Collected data

## src/hdl/population_fitness_statistics_assert.svh

```systemverilog
// Assertion macros shared by the population fitness statistics RTL.
// Each macro expects a clock named clk and an active-high reset named rst in scope.
`ifndef POPULATION_FITNESS_STATISTICS_ASSERT_SVH
`define POPULATION_FITNESS_STATISTICS_ASSERT_SVH

// The consequent must hold in the same cycle as the antecedent.
`define PFS_ASSERT_NOW(name, ante, cons) \
  name: assert property (@(posedge clk) disable iff (rst) (ante) |-> (cons)) \
    else $error("population_fitness_statistics: assertion failed");

// The consequent must hold in the cycle after the antecedent.
`define PFS_ASSERT_NEXT(name, ante, cons) \
  name: assert property (@(posedge clk) disable iff (rst) (ante) |=> (cons)) \
    else $error("population_fitness_statistics: assertion failed");

`endif

```

## src/hdl/pfs_pkg.sv

```systemverilog
// Package for the population fitness statistics block: widths, register indexes,
// request and result types. It has no dependencies.
`timescale 1ns / 1ps
`default_nettype none

package pfs_pkg;

  // Sizing of the population and the step size lanes.
  localparam int MAX_POPULATION = 1024;
  localparam int SIGMA_LANES    = 4;
  localparam int SIGMA_FIELDS   = 4;
  localparam int LANE_COUNT     = (SIGMA_LANES < SIGMA_FIELDS) ? SIGMA_LANES : SIGMA_FIELDS;

  // Field widths.
  localparam int FIT_W   = 48;
  localparam int SIGMA_W = 32;
  localparam int POS_W   = 10;
  localparam int EVAL_W  = 40;
  localparam int LANES_W = 3;
  localparam int CHILD_W = 11;

  // Derived widths: the count must hold MAX_POPULATION itself.
  localparam int COUNT_W = $clog2(MAX_POPULATION + 1);
  localparam int SUM_W   = FIT_W + COUNT_W - 1;
  localparam int PROD_W  = COUNT_W + CHILD_W;

  // Configuration port.
  localparam int CFG_INDEX_W = 1;
  localparam int CFG_DATA_W  = CHILD_W;
  localparam logic [CFG_INDEX_W-1:0] CFG_SIGMAS_IN_USE       = 1'd0;
  localparam logic [CFG_INDEX_W-1:0] CFG_CHILDREN_PER_PARENT = 1'd1;

  // One individual.
  typedef struct packed {
    logic                    fit_valid;
    logic signed [FIT_W-1:0] fit_value;
    logic [SIGMA_W-1:0]      sigma_0;
    logic [SIGMA_W-1:0]      sigma_1;
    logic [SIGMA_W-1:0]      sigma_2;
    logic [SIGMA_W-1:0]      sigma_3;
    logic                    last_in_generation;
    logic                    first_generation;
  } in_item_t;

  // One generation summary.
  typedef struct packed {
    logic                    best_valid;
    logic signed [FIT_W-1:0] best_value;
    logic [POS_W-1:0]        best_position;
    logic                    worst_valid;
    logic signed [FIT_W-1:0] worst_value;
    logic signed [FIT_W-1:0] mean_value;
    logic [SIGMA_W-1:0]      sigma_min;
    logic [SIGMA_W-1:0]      sigma_max;
    logic [EVAL_W-1:0]       evaluations_total;
    logic                    record_improved;
    logic                    record_valid;
    logic signed [FIT_W-1:0] record_value;
  } out_item_t;

  // Candidates one lane offers to the min and max merge.
  typedef struct packed {
    logic [SIGMA_W-1:0] lo;
    logic [SIGMA_W-1:0] hi;
  } lane_cand_t;

endpackage

`default_nettype wire

```

## src/hdl/pfs_if.sv

```systemverilog
// Valid/ready channel interfaces for individuals in and generation summaries out.
// Depends on pfs_pkg for the payload types.
`timescale 1ns / 1ps
`default_nettype none

interface pfs_in_if;
  logic             valid;
  logic             ready;
  pfs_pkg::in_item_t data;

  modport source (output valid, output data, input ready);
  modport sink (input valid, input data, output ready);
endinterface

interface pfs_out_if;
  logic               valid;
  logic               ready;
  pfs_pkg::out_item_t data;

  modport source (output valid, output data, input ready);
  modport sink (input valid, input data, output ready);
endinterface

`default_nettype wire

```

## src/hdl/population_fitness_statistics.sv

```systemverilog
// Population fitness statistics. Individuals stream in at one request per cycle; each
// updates the generation's best and worst (valid beats invalid, lower wins, first seen
// kept on ties), the fitness sum and count, and the step size extremes over the lanes
// in use, which four side-by-side lanes and a merge stage track. The request marked
// last in its generation, or the one that fills MAX_POPULATION, closes the generation:
// input stays not ready through the closing state, the divider's steps and the loading
// of the summary, and longer while an earlier summary still waits in the output register.
// A one-bit-per-cycle divider forms the mean, then one summary is placed in the output
// register, the saturating evaluation total and the best-so-far record having been
// updated. The next generation may stream in while that summary waits to be taken. The
// user must write configuration only while the block is idle; the block itself does not
// enforce it.
`timescale 1ns / 1ps
`default_nettype none
`include "population_fitness_statistics_assert.svh"

module population_fitness_statistics (
  input  logic                            clk,
  input  logic                            rst,
  pfs_in_if.sink                          items,
  pfs_out_if.source                       results,
  input  logic                            cfg_write,
  input  logic [pfs_pkg::CFG_INDEX_W-1:0] cfg_index,
  input  logic [pfs_pkg::CFG_DATA_W-1:0]  cfg_data
);

  localparam logic [1:0] S_IDLE  = 2'd0;
  localparam logic [1:0] S_CLOSE = 2'd1;
  localparam logic [1:0] S_DIV   = 2'd2;
  localparam logic [1:0] S_EMIT  = 2'd3;

  localparam int FIT_W   = pfs_pkg::FIT_W;
  localparam int COUNT_W = pfs_pkg::COUNT_W;
  localparam int SUM_W   = pfs_pkg::SUM_W;
  localparam int EVAL_W  = pfs_pkg::EVAL_W;
  localparam int LANES_W = pfs_pkg::LANES_W;

  // True if (av, a) is strictly better than (bv, b).
  function automatic logic wins(input logic av, input logic signed [FIT_W-1:0] a,
                                input logic bv, input logic signed [FIT_W-1:0] b);
    if (av == bv) return a < b;
    return av;
  endfunction

  logic [1:0]                    state;
  logic [LANES_W-1:0]            sigmas_in_use;
  logic [pfs_pkg::CHILD_W-1:0]   children_per_parent;

  logic                          best_valid;
  logic signed [FIT_W-1:0]       best_value;
  logic [pfs_pkg::POS_W-1:0]     best_position;
  logic                          worst_valid;
  logic signed [FIT_W-1:0]       worst_value;
  logic [SUM_W-1:0]              fitness_sum;
  logic [COUNT_W-1:0]            item_count;
  logic [EVAL_W-1:0]             evaluation_count;
  logic                          record_valid;
  logic signed [FIT_W-1:0]       record_value;
  logic                          record_improved;
  logic                          close_first;
  logic                          mean_neg;
  logic [pfs_pkg::PROD_W-1:0]    eval_add;

  logic                          out_valid;
  pfs_pkg::out_item_t            out_reg;

  logic                          item_accept;
  logic                          close_item;
  logic                          emit_go;
  logic [31:0]                   count_ext;
  logic [SUM_W-1:0]              fit_ext;
  logic [SUM_W-1:0]              sum_mag;
  logic [EVAL_W:0]               eval_sum;
  logic                          improved_now;
  logic [FIT_W-1:0]              quot_low;
  logic                          record_same;

  logic [LANES_W-1:0]            lanes_eff;
  logic [pfs_pkg::LANE_COUNT-1:0] lane_used;
  logic                          lane_valid;
  logic [pfs_pkg::SIGMA_W-1:0]   sigma_field [pfs_pkg::SIGMA_FIELDS];
  pfs_pkg::lane_cand_t [pfs_pkg::LANE_COUNT-1:0] cands;
  logic                          sigma_pending;
  logic [pfs_pkg::SIGMA_W-1:0]   step_min;
  logic [pfs_pkg::SIGMA_W-1:0]   step_max;

  logic [SUM_W-1:0]              div_quotient;
  logic                          div_busy;
  logic                          div_done;

  // Handshake and closing conditions.
  assign items.ready = (state == S_IDLE);
  assign item_accept = items.valid && items.ready;
  assign close_item  = items.data.last_in_generation ||
                       (item_count == COUNT_W'(pfs_pkg::MAX_POPULATION - 1));
  assign emit_go     = (state == S_EMIT) && (!out_valid || results.ready);

  // Helper values for the datapath.
  assign count_ext    = 32'(item_count);
  assign fit_ext      = {{(SUM_W-FIT_W){items.data.fit_value[FIT_W-1]}}, items.data.fit_value};
  assign sum_mag      = fitness_sum[SUM_W-1] ? (~fitness_sum + 1'b1) : fitness_sum;
  assign eval_sum     = {1'b0, evaluation_count} + (EVAL_W+1)'(eval_add);
  assign improved_now = close_first || wins(best_valid, best_value, record_valid, record_value);
  assign quot_low     = div_quotient[FIT_W-1:0];

  // Control: state, configuration, counters and the record.
  always_ff @(posedge clk) begin
    if (rst) begin
      state               <= S_IDLE;
      sigmas_in_use       <= LANES_W'(1);
      children_per_parent <= pfs_pkg::CHILD_W'(1);
      item_count          <= '0;
      fitness_sum         <= '0;
      evaluation_count    <= '0;
      record_valid        <= 1'b0;
      record_value        <= '0;
      lane_valid          <= 1'b0;
    end else begin
      lane_valid <= item_accept;
      if (cfg_write) begin
        unique case (cfg_index)
          pfs_pkg::CFG_SIGMAS_IN_USE:       sigmas_in_use <= cfg_data[LANES_W-1:0];
          pfs_pkg::CFG_CHILDREN_PER_PARENT: children_per_parent <= cfg_data;
        endcase
      end
      unique case (state)
        S_IDLE: begin
          if (item_accept) begin
            item_count  <= item_count + 1'b1;
            fitness_sum <= fitness_sum + fit_ext;
            if (close_item) state <= S_CLOSE;
          end
        end
        S_CLOSE: begin
          if (improved_now) begin
            record_valid <= best_valid;
            record_value <= best_value;
          end
          state <= S_DIV;
        end
        S_DIV: begin
          if (div_done) begin
            evaluation_count <= eval_sum[EVAL_W] ? '1 : eval_sum[EVAL_W-1:0];
            state            <= S_EMIT;
          end
        end
        S_EMIT: begin
          if (emit_go) begin
            item_count  <= '0;
            fitness_sum <= '0;
            state       <= S_IDLE;
          end
        end
      endcase
    end
  end

  // Best and worst of the generation; the first request of a generation seeds both.
  always_ff @(posedge clk) begin
    if (item_accept) begin
      close_first <= items.data.first_generation;
      if (item_count == '0) begin
        best_valid    <= items.data.fit_valid;
        best_value    <= items.data.fit_value;
        best_position <= '0;
        worst_valid   <= items.data.fit_valid;
        worst_value   <= items.data.fit_value;
      end else begin
        if (wins(items.data.fit_valid, items.data.fit_value, best_valid, best_value)) begin
          best_valid    <= items.data.fit_valid;
          best_value    <= items.data.fit_value;
          best_position <= count_ext[pfs_pkg::POS_W-1:0];
        end
        if (wins(worst_valid, worst_value, items.data.fit_valid, items.data.fit_value)) begin
          worst_valid <= items.data.fit_valid;
          worst_value <= items.data.fit_value;
        end
      end
    end
  end

  // Closing work that the divider runs beside.
  always_ff @(posedge clk) begin
    if (state == S_CLOSE) begin
      eval_add        <= item_count * children_per_parent;
      mean_neg        <= fitness_sum[SUM_W-1];
      record_improved <= improved_now;
    end
  end

  // Output register: decouples the summary from the next generation's input.
  always_ff @(posedge clk) begin
    if (rst) begin
      out_valid <= 1'b0;
    end else if (emit_go) begin
      out_valid <= 1'b1;
    end else if (results.ready) begin
      out_valid <= 1'b0;
    end
  end

  always_ff @(posedge clk) begin
    if (emit_go) begin
      out_reg.best_valid        <= best_valid;
      out_reg.best_value        <= best_value;
      out_reg.best_position     <= best_position;
      out_reg.worst_valid       <= worst_valid;
      out_reg.worst_value       <= worst_value;
      out_reg.mean_value        <= mean_neg ? (~quot_low + 1'b1) : quot_low;
      out_reg.sigma_min         <= step_min;
      out_reg.sigma_max         <= step_max;
      out_reg.evaluations_total <= evaluation_count;
      out_reg.record_improved   <= record_improved;
      out_reg.record_valid      <= record_valid;
      out_reg.record_value      <= record_value;
    end
  end

  assign results.valid = out_valid;
  assign results.data  = out_reg;

  // Effective lane count: zero acts as one, too many acts as the lanes there are.
  always_comb begin
    lanes_eff = sigmas_in_use;
    if (sigmas_in_use == '0) begin
      lanes_eff = LANES_W'(1);
    end else if (sigmas_in_use > LANES_W'(pfs_pkg::LANE_COUNT)) begin
      lanes_eff = LANES_W'(pfs_pkg::LANE_COUNT);
    end
  end

  assign sigma_field[0] = items.data.sigma_0;
  assign sigma_field[1] = items.data.sigma_1;
  assign sigma_field[2] = items.data.sigma_2;
  assign sigma_field[3] = items.data.sigma_3;

  // Step size lanes.
  for (genvar k = 0; k < pfs_pkg::LANE_COUNT; k++) begin : g_lane
    assign lane_used[k] = LANES_W'(k) < lanes_eff;

    pfs_sigma_lane u_lane (
      .clk   (clk),
      .load  (item_accept),
      .used  (lane_used[k]),
      .sigma (sigma_field[k]),
      .cand  (cands[k])
    );
  end

  pfs_sigma_merge u_merge (
    .clk        (clk),
    .rst        (rst),
    .lane_valid (lane_valid),
    .clear      (emit_go),
    .cands      (cands),
    .pending    (sigma_pending),
    .step_min   (step_min),
    .step_max   (step_max)
  );

  // Mean magnitude: |sum| / count.
  pfs_divider u_div (
    .clk      (clk),
    .rst      (rst),
    .start    (state == S_CLOSE),
    .dividend (sum_mag),
    .divisor  (item_count),
    .quotient (div_quotient),
    .busy     (div_busy),
    .done     (div_done)
  );

  // The summary's record fields agree with its best individual.
  assign record_same = (out_reg.record_valid == out_reg.best_valid) &&
                       (out_reg.record_value == out_reg.best_value);

  // The step size pipeline has drained before the summary is built.
  `PFS_ASSERT_NOW(a_sigma_drained, div_done, !lane_valid && !sigma_pending && !div_busy)
  // A generation never holds more than the population limit while streaming.
  `PFS_ASSERT_NOW(a_count_bound, state == S_IDLE, item_count < COUNT_W'(pfs_pkg::MAX_POPULATION))
  // Emitting a summary starts a fresh generation.
  `PFS_ASSERT_NEXT(a_gen_cleared, emit_go, state == S_IDLE && item_count == '0 && fitness_sum == '0)
  // An improved record equals the generation's best.
  `PFS_ASSERT_NOW(a_record_match, out_valid && out_reg.record_improved, record_same)

endmodule

`default_nettype wire

```

## src/hdl/pfs_sigma_lane.sv

```systemverilog
// One step size lane: registers the lane's min and max candidates for a request.
// Depends on pfs_pkg.
`timescale 1ns / 1ps
`default_nettype none

module pfs_sigma_lane (
  input  logic                         clk,
  input  logic                         load,
  input  logic                         used,
  input  logic [pfs_pkg::SIGMA_W-1:0]  sigma,
  output pfs_pkg::lane_cand_t          cand
);

  // A lane that is not in use offers the neutral value to both reductions.
  always_ff @(posedge clk) begin
    if (load) begin
      cand.lo <= used ? sigma : '1;
      cand.hi <= used ? sigma : '0;
    end
  end

endmodule

`default_nettype wire

```

## src/hdl/pfs_sigma_merge.sv

```systemverilog
// Merges the lane candidates into the per-generation smallest and largest step size.
// Depends on pfs_pkg; fed by the pfs_sigma_lane instances.
`timescale 1ns / 1ps
`default_nettype none

module pfs_sigma_merge (
  input  logic                                             clk,
  input  logic                                             rst,
  input  logic                                             lane_valid,
  input  logic                                             clear,
  input  pfs_pkg::lane_cand_t [pfs_pkg::LANE_COUNT-1:0]    cands,
  output logic                                             pending,
  output logic [pfs_pkg::SIGMA_W-1:0]                      step_min,
  output logic [pfs_pkg::SIGMA_W-1:0]                      step_max
);

  logic [pfs_pkg::SIGMA_W-1:0] red_lo;
  logic [pfs_pkg::SIGMA_W-1:0] red_hi;
  logic [pfs_pkg::SIGMA_W-1:0] item_lo;
  logic [pfs_pkg::SIGMA_W-1:0] item_hi;
  logic                        item_valid;

  // Reduce the lanes of one request to its own extremes.
  always_comb begin
    red_lo = '1;
    red_hi = '0;
    for (int i = 0; i < pfs_pkg::LANE_COUNT; i++) begin
      if (cands[i].lo < red_lo) red_lo = cands[i].lo;
      if (cands[i].hi > red_hi) red_hi = cands[i].hi;
    end
  end

  // Stage register between the lane reduction and the running fold.
  always_ff @(posedge clk) begin
    if (rst) begin
      item_valid <= 1'b0;
    end else begin
      item_valid <= lane_valid;
    end
  end

  always_ff @(posedge clk) begin
    if (lane_valid) begin
      item_lo <= red_lo;
      item_hi <= red_hi;
    end
  end

  // Fold into the running extremes; a new generation starts from the neutral values.
  always_ff @(posedge clk) begin
    if (rst || clear) begin
      step_min <= '1;
      step_max <= '0;
    end else if (item_valid) begin
      if (item_lo < step_min) step_min <= item_lo;
      if (item_hi > step_max) step_max <= item_hi;
    end
  end

  assign pending = item_valid;

endmodule

`default_nettype wire

```

## src/hdl/pfs_divider.sv

```systemverilog
// Restoring divider, one quotient bit per cycle, for the generation mean.
// Depends on pfs_pkg for the sum and count widths.
`timescale 1ns / 1ps
`default_nettype none

module pfs_divider (
  input  logic                        clk,
  input  logic                        rst,
  input  logic                        start,
  input  logic [pfs_pkg::SUM_W-1:0]   dividend,
  input  logic [pfs_pkg::COUNT_W-1:0] divisor,
  output logic [pfs_pkg::SUM_W-1:0]   quotient,
  output logic                        busy,
  output logic                        done
);

  localparam int STEP_W = $clog2(pfs_pkg::SUM_W + 1);

  logic [pfs_pkg::SUM_W-1:0]   acc;
  logic [pfs_pkg::COUNT_W-1:0] rem;
  logic [pfs_pkg::COUNT_W-1:0] dvs;
  logic [STEP_W-1:0]           steps_left;
  logic [pfs_pkg::COUNT_W:0]   trial;
  logic                        fits;
  logic [pfs_pkg::COUNT_W:0]   trial_sub;

  // One trial subtraction of the shifted remainder.
  always_comb begin
    trial     = {rem, acc[pfs_pkg::SUM_W-1]};
    fits      = trial >= {1'b0, dvs};
    trial_sub = trial - {1'b0, dvs};
  end

  // Control: count the steps and flag the last one.
  always_ff @(posedge clk) begin
    if (rst) begin
      busy       <= 1'b0;
      done       <= 1'b0;
      steps_left <= '0;
    end else begin
      done <= 1'b0;
      if (start) begin
        busy       <= 1'b1;
        steps_left <= STEP_W'(pfs_pkg::SUM_W);
      end else if (busy) begin
        steps_left <= steps_left - 1'b1;
        if (steps_left == STEP_W'(1)) begin
          busy <= 1'b0;
          done <= 1'b1;
        end
      end
    end
  end

  // Datapath: the dividend shifts out as the quotient shifts in.
  always_ff @(posedge clk) begin
    if (start) begin
      acc <= dividend;
      rem <= '0;
      dvs <= divisor;
    end else if (busy) begin
      acc <= {acc[pfs_pkg::SUM_W-2:0], fits};
      rem <= fits ? trial_sub[pfs_pkg::COUNT_W-1:0] : trial[pfs_pkg::COUNT_W-1:0];
    end
  end

  assign quotient = acc;

endmodule

`default_nettype wire

```

## src/flat_wrapper.sv

```systemverilog
// flat-port wrapper written by rule: the top's interface ports become plain ports
module population_fitness_statistics_flat 
  (clk, rst, cfg_write, cfg_index, cfg_data, items_valid, items_data, items_ready, results_valid, results_data, results_ready);
  pfs_in_if items_i ();
  pfs_out_if results_i ();
  input  logic clk;
  input  logic rst;
  input  logic cfg_write;
  input  logic [pfs_pkg::CFG_INDEX_W-1:0] cfg_index;
  input  logic [pfs_pkg::CFG_DATA_W-1:0] cfg_data;
  input wire logic [$bits(items_i.valid)-1:0] items_valid;
  input wire logic [$bits(items_i.data)-1:0] items_data;
  output wire logic [$bits(items_i.ready)-1:0] items_ready;
  output wire logic [$bits(results_i.valid)-1:0] results_valid;
  output wire logic [$bits(results_i.data)-1:0] results_data;
  input wire logic [$bits(results_i.ready)-1:0] results_ready;
  assign items_i.valid = items_valid;
  assign items_i.data = items_data;
  assign items_ready = items_i.ready;
  assign results_valid = results_i.valid;
  assign results_data = results_i.data;
  assign results_i.ready = results_ready;
  population_fitness_statistics u_core (.clk(clk), .rst(rst), .items(items_i), .results(results_i), .cfg_write(cfg_write), .cfg_index(cfg_index), .cfg_data(cfg_data));
endmodule
```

Instructions to follow
Please find, in the entries above, every line where "neutral" occurs, and copy it.

Task solution
  // A lane that is not in use offers the neutral value to both reductions.
  // Fold into the running extremes; a new generation starts from the neutral values.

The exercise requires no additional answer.